A ministry offers a hand up, not out

By May 26, 2011

Uganda (MNN) — In rural Uganda, roughly
 40% of the people live in abject poverty.
Meals are uncertain, as is education. 

For those children who are fortunate enough to
live near a school or participate in a sponsorship project, it is likely that
the only food they get is at school because there is nothing to eat at home.

There are no jobs available, and
there is no money to relocate to where there are jobs.

The land is tired, drought-ridden, and crops
don't grow. AIDS is
killing off the adults and leaving an orphan crisis in its wake. Malaria
is both a constant threat and a daily reality.

It was against that backdrop of
despair that IN Network launched the Uganda Animal project five years ago at
the Buikwe School in the small fishing village of Kiyindi. 

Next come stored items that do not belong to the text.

File: config.mk
export PLATFORM = sky130hd
export DESIGN_NAME = clipper_timebase_gen
export DESIGN_NICKNAME = d
export VERILOG_FILES = /design/src/rtl/clipper_pkg.sv /design/src/rtl/clipper_tick_gen.sv /design/src/rtl/clipper_timebase_gen.sv
export SDC_FILE = /design/constraint.sdc
export NUM_CORES = 1
export LEC_CHECK = 0
export ABC_CLOCK_PERIOD_IN_PS = 7150
export BUFFER_PORTS_ARGS = -buffer_cell sky130_fd_sc_hd__clkbuf_2
export CORE_MARGIN = 8
export CORE_UTILIZATION = 25
export CTS_BUF_LIST = sky130_fd_sc_hd__clkbuf_4
export CTS_CLUSTER_SIZE = 24
export DETAILED_ROUTE_END_ITERATION = 8
export SYNTH_ARGS = -nofsm -noshare
export SYNTH_HDL_FRONTEND = slang
export SYNTH_SLANG_ARGS = --single-unit
File: constraint.sdc
create_clock -name clk -period 7.15 [get_ports clk]
set_input_delay 1.43 -clock clk [delete_from_list [all_inputs] [get_ports clk]]
set_output_delay 1.43 -clock clk [all_outputs]
set_load 0.01 [all_outputs]
File: src/rtl/clipper_pkg.sv
// Shared Clipper timebase constants and the nanosecond time type.
package clipper_pkg;
  localparam int TB_TIME_W = 64;
  localparam int TB_INC_NS = 8;

  typedef logic [TB_TIME_W-1:0] tb_time_t;
endpackage

File: src/rtl/clipper_tick_gen.sv
// One periodic tick channel: remainder accumulator, compare/subtract, tick flop.
module clipper_tick_gen
  import clipper_pkg::*;
#(
  parameter int PERIOD_W = 32
) (
  input  logic                clk,
  input  logic                rst,
  input  logic                clear,
  input  logic                hold,
  input  logic                ena,
  input  logic [PERIOD_W-1:0] period,
  input  logic [PERIOD_W:0]   inc,
  output logic                tick
);
  // One extra bit beyond acc+inc so the sum can never overflow.
  localparam int SUM_W = PERIOD_W + 2;

  logic [PERIOD_W-1:0] acc;
  logic [PERIOD_W-1:0] acc_nxt;
  logic [SUM_W-1:0]    sum;
  logic [SUM_W-1:0]    rem;
  logic [SUM_W-1:0]    per_ext;
  logic                active;
  logic                fire;

  always_comb begin
    per_ext = {2'b00, period};
    active  = ena && (period != '0);
    sum     = {2'b00, acc} + {1'b0, inc};
    rem     = sum - per_ext;
    fire    = active && (sum >= per_ext);
    acc_nxt = acc;
    if (!active) begin
      acc_nxt = '0;
    end else if (fire) begin
      // Remainder still over the period means inc > period or the period shrank.
      acc_nxt = (rem >= per_ext) ? '0 : rem[PERIOD_W-1:0];
    end else begin
      acc_nxt = sum[PERIOD_W-1:0];
    end
  end

  always_ff @(posedge clk or posedge rst) begin
    if (rst) begin
      acc  <= '0;
      tick <= 1'b0;
    end else if (clear) begin
      acc  <= '0;
      tick <= 1'b0;
    end else if (hold) begin
      tick <= 1'b0;
    end else begin
      acc  <= acc_nxt;
      tick <= fire;
    end
  end
endmodule

File: src/rtl/clipper_timebase_gen.sv
// Free-running ns timebase with force/accelerate/freeze control and NB_TICK tick channels.
module clipper_timebase_gen
  import clipper_pkg::*;
#(
  parameter int TIME_W      = TB_TIME_W,
  parameter int INC_NS      = TB_INC_NS,
  parameter int ACCEL_SHIFT = 10,
  parameter int NB_TICK     = 4,
  parameter int PERIOD_W    = 32
) (
  input  logic                         clk,
  input  logic                         rst,
  input  logic                         force_i,
  input  logic [TIME_W-1:0]            force_time_i,
  input  logic                         accel_i,
  input  logic                         freeze_i,
  input  logic [NB_TICK-1:0]           tick_ena_i,
  input  logic [NB_TICK*PERIOD_W-1:0]  tick_period_i,
  output logic [TIME_W-1:0]            time_o,
  output logic                         time_valid_o,
  output logic [NB_TICK-1:0]           tick_o,
  output logic                         wrap_o
);
  localparam int ACC_W = PERIOD_W + 1;

  logic [TIME_W-1:0] inc;
  logic [TIME_W:0]   sum;
  logic [ACC_W-1:0]  inc_acc;

  always_comb begin
    inc = TIME_W'(INC_NS);
    if (freeze_i) begin
      inc = '0;
    end else if (accel_i) begin
      inc = TIME_W'(INC_NS) << ACCEL_SHIFT;
    end
    sum = {1'b0, time_o} + {1'b0, inc};
  end

  // Tick channels see the increment resized to the accumulator width.
  if (TIME_W >= ACC_W) begin : g_inc_trunc
    assign inc_acc = inc[ACC_W-1:0];
  end else begin : g_inc_ext
    assign inc_acc = {{(ACC_W-TIME_W){1'b0}}, inc};
  end

  // A frozen cycle adds zero, so the carry (and wrap_o) is naturally 0 there.
  always_ff @(posedge clk or posedge rst) begin
    if (rst) begin
      time_o       <= '0;
      time_valid_o <= 1'b0;
      wrap_o       <= 1'b0;
    end else if (force_i) begin
      time_o       <= force_time_i;
      time_valid_o <= 1'b1;
      wrap_o       <= 1'b0;
    end else begin
      time_o       <= sum[TIME_W-1:0];
      wrap_o       <= sum[TIME_W];
    end
  end

  for (genvar k = 0; k < NB_TICK; k++) begin : g_tick
    clipper_tick_gen #(
      .PERIOD_W (PERIOD_W)
    ) u_tick (
      .clk    (clk),
      .rst    (rst),
      .clear  (force_i),
      .hold   (freeze_i),
      .ena    (tick_ena_i[k]),
      .period (tick_period_i[k*PERIOD_W +: PERIOD_W]),
      .inc    (inc_acc),
      .tick   (tick_o[k])
    );
  end
endmodule

# --- Yosys cells after proc, flatten, opt, wreduce, memory -nomap -nowiden ---
# Cells that the tools add are included.
# W data, S select, Z words.
word_totals:
  ff_bits: 198
  inputBits: 201
  out_inout_bits: 70
  elab_cells: 73
classes:
  addsub: 9
  order_cmp: 8
  eq_ne: 1
  mux: 32
  n_reduce_logical: 12
ops:
  columns: ["cell", "count"]
  rows:
  - ["$mux W32", 20]
  - ["$ge A34 B32 Y1", 8]
  - ["$sub A34 B32 Y34", 4]
  - ["$add A32 B14 Y33", 4]
  - ["$reduce_bool A32 Y1", 4]
  - ["$add A64 B64 Y65", 1]
  - ["$mux W64", 1]
  - ["$mux W14", 2]
  - ["$mux W1", 9]
  - ["$logic_and A1 B1 Y1", 8]
  - ["$ne A2 B2 Y1 const B", 1]

# --- Longest topological paths before layout ---
depth:
  ltp_word: 10
  ltp_mapped: 31
  ltp_nobuf: 28

# --- Hierarchy ---
# From an unflattened synthesis, not the netlist that was laid out.
unflattened:
  cells_unflattened: 3333
  area_unflattened_um2: 26823.2
by_module_without_submodules:
  columns: ["module", "instances", "cells_each", "area_per_inst_um2", "seq_area_each_um2"]
  rows:
  - ["clipper_tick_gen at g_tick[1].u_tick ...", 2, 692, 5670.4, 825.8]
  - ["clipper_tick_gen at g_tick[3].u_tick", 1, 757, 5904.4, 825.8]
  - ["clipper_tick_gen at g_tick[0].u_tick", 1, 775, 5774.3, 825.8]
  - ["clipper_timebase_gen", 1, 417, 3803.6, 1651.6]

# --- Worst setup path before layout ---
# Ideal clock, no wire load.
synth_path:
  path_kind: "input port to flip-flop"
  from: "in freeze_i"
  to: "reg g_tick[2].u_tick.acc[18]"
  setup_time_ns: 0.066
  arrival_ns: 7.515
  t_required_ns: 7.084
  slack_ns: -0.432
  path_stages: 30
  path_buffers: 4
  cell_sequence: "clkbuf_1 nor2_1 ha_1 ha_1 nand3_1 nor3_1 a41o_1 nor2b_1 and4_1 xor2_1 ha_1 clkbuf_1 a21o_1 a21o_1 a21oi_1 a21oi_1 a211oi_1 o21bai_1 xor2_1 ha_1 nand2_1 o21ai_0 or2_2 a2111oi_0 o21ai_0 nor4_2 nor2b_1 buf_2 buf_2 a221o_1"
synth_between:
  elab_chain_len: 9
  word_cells_on_any_way: 12
  cone_classes: "add/sub: 2; order compare: 2; eq/ne: 1; mux: 6; reduce/logical: 1"
synth_rtl:
  columns: ["element", "line_no", "source"]
  rows:
  - ["start: declaration", "clipper_timebase_gen.sv:16", "input logic freeze_i,"]
  - ["$mux W14", "clipper_timebase_gen.sv:32", "if (freeze_i) begin"]
  - ["$add A32 B14 Y33", "clipper_tick_gen.sv:30", "sum = {2'b00, acc} + {1'b0, inc};"]
  - ["$sub A34 B32 Y34", "clipper_tick_gen.sv:31", "rem = sum - per_ext;"]
  - ["$ge A34 B32 Y1", "clipper_tick_gen.sv:38", "acc_nxt = (rem >= per_ext) ? '0 : rem[PERIOD_W-1:0];"]
  - ["$mux W32", "clipper_tick_gen.sv:38", null]
  - ["$mux W32", "clipper_tick_gen.sv:36", "end else if (fire) begin"]
  - ["$mux W32", "clipper_tick_gen.sv:34", "if (!active) begin"]
  - ["$mux W32", "clipper_tick_gen.sv:51", "end else if (hold) begin"]
  - ["$mux W32", "clipper_tick_gen.sv:48", "end else if (clear) begin"]
  - ["end signal: assignment", "clipper_tick_gen.sv:54", "acc <= acc_nxt;"]
  - ["end: declaration", "clipper_tick_gen.sv:19", "logic [PERIOD_W-1:0] acc;"]
# Several ways; a longest one is shown, not always the timed one. The select of a mux whose other input is x is not followed.
# A chain may end at the register's enable or synchronous reset.

# --- Final worst setup path ---
layout_path:
  from: "in freeze_i"
  to: "reg g_tick[1].u_tick.acc[9]"
layout_between:
  elab_chain_len: 9
  word_cells_on_any_way: 12
  cone_classes: "add/sub: 2; order compare: 2; eq/ne: 1; mux: 6; reduce/logical: 1"
layout_rtl:
  columns: ["element", "line_no"]
  rows:
  - ["$mux W14", "clipper_timebase_gen.sv:32"]
  - ["$add A32 B14 Y33", "clipper_tick_gen.sv:30"]
  - ["$sub A34 B32 Y34", "clipper_tick_gen.sv:31"]
  - ["$ge A34 B32 Y1", "clipper_tick_gen.sv:38"]
  - ["$mux W32", "clipper_tick_gen.sv:38"]
  - ["$mux W32", "clipper_tick_gen.sv:36"]
  - ["$mux W32", "clipper_tick_gen.sv:34"]
  - ["$mux W32", "clipper_tick_gen.sv:51"]
  - ["$mux W32", "clipper_tick_gen.sv:48"]
  - ["end signal: assignment", "clipper_tick_gen.sv:54"]
  - ["end: declaration", "clipper_tick_gen.sv:19"]
# Several ways; a longest one is shown, not always the timed one. The select of a mux whose other input is x is not followed.

==> metrics.md <==
| Metric | Value |
|---|---|
| Outcome | completed |
| Adder-cell area share of the yosys netlist | 0.156 |
| Setup violations, final | 0 |
| Slew margin rel. | 0.178 |
| Final min period | 6710 ps |
| Period utilisation layout | 0.939 |
| Most frequent cells in the layout | 316 x buf_4, 271 x ha_1, 269 x clkbuf_2 |
| Pleak | ~14 nW |
| FF-to-FF End | g_tick[1].u_tick.acc[9] |
| Starting DRT DRC Count | 1,511 |
| Final Cell Area | 0.0275 mm^2 |
| CP max stage cell | a311oi_1 |
| Buffers on Ports | 270 |
| CTS-repair resized insts | 0 |
| Initial antenna violation count | 9 |
| CP startpoint kind | input pin |
| Slew Limit Fails | 0 |
| Reg2Reg Setup Slack | 1100 ps |
| GRT Total Usage | 0.156 |
| First-pass GRT wire length | 123 mm |
| Flops & latches, synth | a little under 200 |
| Yosys Warn Count | 0 |
| CP delay by family, top | compound AO/OA/AOI/OAI gates |
| WHS Endpoint | g_tick[2].u_tick.acc[3] |
| Die W | 314 um |
| IO Pins | 271 |
| CTS tree | built |
| Commonest non-fill, non-tap cell in the layout | buf_4 |
| DRT Wirelength | 79.2 mm |
| Placed Area | 0.0272 mm^2 |
| Worst setup path category | in2reg |
| Clock Latency Late Sink | just over 800 ps |
| Largest family of logic cells by synthesized area | compound AO/OA/AOI/OAI gates |
| Nature of the critical path endpoint | flop |
| FF-to-FF path depth | 28 |
| Top cell by count, worst path | buf_4 |
| Hold Startpoint | g_tick[2].u_tick.acc[3] |
| CTS max path bufs | 2 |
| Area growth syn-to-layout | 23.7% |
| XOR/XNOR Fraction of Synth Area | 0.106 |
| GRT overflow | 0 |
| Number of flops mapped to enable cells by yosys | 0 |
| Initial Utilization | 0.252 |
| Post-Layout Cell Count | 4,458 |
| CTS buffer count | 17 |
| Worst r2r src | g_tick[1].u_tick.acc[3] |
| Htree depth | 4 |
| Syn Nets | 3,229 |
| Number of core rows | 109 |
| Vias | between 20,000 and 25,000 |
| Compound-gate portion of the synthesized area | 0.248 |
| Final #Nets | 3,747 |
| Fin. Hold Viols | 0 |
| Worst Hold Class | reg2reg |
| Power per standard cell area | just over 100 mW/mm^2 |
| Hpwl dp | 64.1 mm |
| Die H | around 310 um |
| Post-CTS Setup Inserts | 0 |
| Max cap viols | 0 |
| Hold WS | about 520 ps |
| Worst EP required | 7890 ps |
| Slowest stage delay, CP | 340 ps |
| Area leader, netlist | dfrtp_1 |
| Mean routed wirelength per cell | between 15 and 20 um |
| RSZ-0062 raised after global routing | no |
| FMAX | 149 MHz |
| CP bufs+invs | 6 |
| Die Area | 0.0988 mm^2 |
| Residual DRC | 0 |
| Sink Count | 198 |
| Most used flip-flop cell after synthesis | dfrtp_1 |
| Worst vdd ir | around 110 uV |
| Worst Path Max Fanout | 15 |
| Root buffer cell | clkbuf_4 |
| Synth top area cells | dfrtp_1 22%, ha_1 15%, xnor2_1 5.9% |
| Synth cell types | 82 |
| Worst-margin pin slew | approximately 1200 ps |
| CORE AREA | 0.0884 mm^2 |
| Final clock skew | ~45 ps |
| Placed cells | around 4,400 |
| GP Congestion | about 0.92 |
| Share of layout cells above drive strength 1 | 0.204 |
| Mapped Cells | 2,753 |
| Via-to-Cell Ratio | 5.06 |
| WP data arrival | roughly 7500 ps |
| Asr flop ratio synth | 1.00 |
| DR pass1 iterations | 5 |
| Largest net degree at the start of global routing | 136 |
| Post-Syn Area | ~0.022 mm^2 |
| Synth Area in Simple Gates | 0.214 |
| Antenna Nets Post-Route | 0 |
| CTS clock-pin slew for the worst setup and hold paths | 190 ps |
| Sum Neg Setup Slack | 0 ps |
| Vias in the first global route | 22,203 |
| Mux cell area share after synthesis | 0.00343 |
| Post-synthesis area per instance | 8.08 um^2 |
| Hold depth | 2 |
| Yosys top cell area share | 0.223 |
| Seq/Total Area, Yosys | 0.223 |
| Post-CTS Hold Fix Bufs | 0 |
==> kinds of logic after synthesis <==
logic type,Yosys count
muxes,7
DFF,198
adders and majority gates,275
AOI/OAI and AO/OA,794
xor gates and xnor gates,270
and+or+nand+nor,927
buffers and inverters,282
==> power breakdown <==
part	switching [mW]	internal (mW)
sequential	0.0465	1.16
combinational	0.523	0.373
clock	0.544	0.165
total	1.11	1.70
==> how the worst max path moves through the flow <==
stage | startpoint | slack, ps | depth (start not counted) | endpoint
after detailed placement | freeze_i | -360 | 31 | g_tick[1].u_tick.acc[20]
after floorplan | freeze_i | 60 | 30 | g_tick[2].u_tick.acc[18]
after global placement | freeze_i | -400 | 31 | g_tick[1].u_tick.acc[13]
after global routing | freeze_i | 50 | 30 | g_tick[0].u_tick.acc[18]
final | freeze_i | 440 | 31 | g_tick[1].u_tick.acc[9]
after CTS | freeze_i | 600 | 30 | g_tick[0].u_tick.acc[18]
==> metrics by stage <==
stage          total power [mW]   util  setup slack, ps
2_1_floorplan              1.73      -             58.6
3_3_place_gp               2.11  0.308             -397
3_5_place_dp               2.12  0.308             -362
4_1_cts                    2.85  0.311              601
5_1_grt                    2.99  0.311             49.2
6_report                   2.81  0.312              437
==> metal layers <==
layer / part of all wire / vias up / global-route usage
li1: - / 11189 / -
met1: 0.46 / 10761 / 0.204
met2: 0.47 / 485 / 0.259
met3: 0.043 / 101 / 0.0235
met4: 0.026 / 6 / 0.0533
met5: 0.00059 / - / 0
==> synthesized netlist by cell type (51+ instances only) <==
cell type  count
nor2_1       151
o21ai_0      161
nand4_1       78
nand3_1       96
clkbuf_1      75
nand2_1      230
and2_1        66
a21o_1       126
and3_1        52
inv_1        190
xnor2_1      150
a21oi_1      161
xor2_1       120
dfrtp_1      198
nor3_1        51
ha_1         271
a221o_1       92
==> cell type report <==
type | instances | area [um^2]
antenna | 9 | 22.5
clock buffer | 18 | 135
inverter | 190 | 721
multi-input combinational | 2273 | 16200
tap | 1165 | 1460
timing repair buffer | 591 | 3840
clock inverter | 14 | 156
sequential | 198 | 4950
fill | 9524 | 60800
==> state kept, by name, summed over array words and instances, names as in the netlist <==
name,count
g_tick.u_tick.acc,128
time_o,64
g_tick.u_tick.tick,4
time_valid_o,1
wrap_o,1
==> worst min-delay path, stage by stage, from the launching register on <==
cell and delay (ps):
dfrtp_1 390, nand2_1 50, o21ai_0 60
Note: power is estimated with default switching activity, not from simulation.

While sponsored children and
families have hope for the future, the Animal Project was another way to
further a sustainable impact for them.

Here's how it works: a family
undergoes a six-week training program and they prepare to be owners by planting
grass and building a small shelter. The animal is inoculated and dewormed to
make sure it will stay healthy.

Take, for example, a cow. When a family gets one, they use the milk to
feed the family and the manure to improve their crops. They can also sell the excess milk for income
to provide for their other needs. The first of the animal offspring is given
back to the Animal Project to help another family. Further offspring belongs to
the family to share or sell.

The Animal Project at Buikwe was
so successful at providing hope to families that International Needs is
expanding the project to help families at the Kiyindi school with a first
sustainable step out of poverty.

Through this project, the local
church is empowered with resources so that they can bring the Gospel alive in
their communities. Because of this
partnership, IN Network can disciple people in their relationship with Jesus Christ.

There's more here.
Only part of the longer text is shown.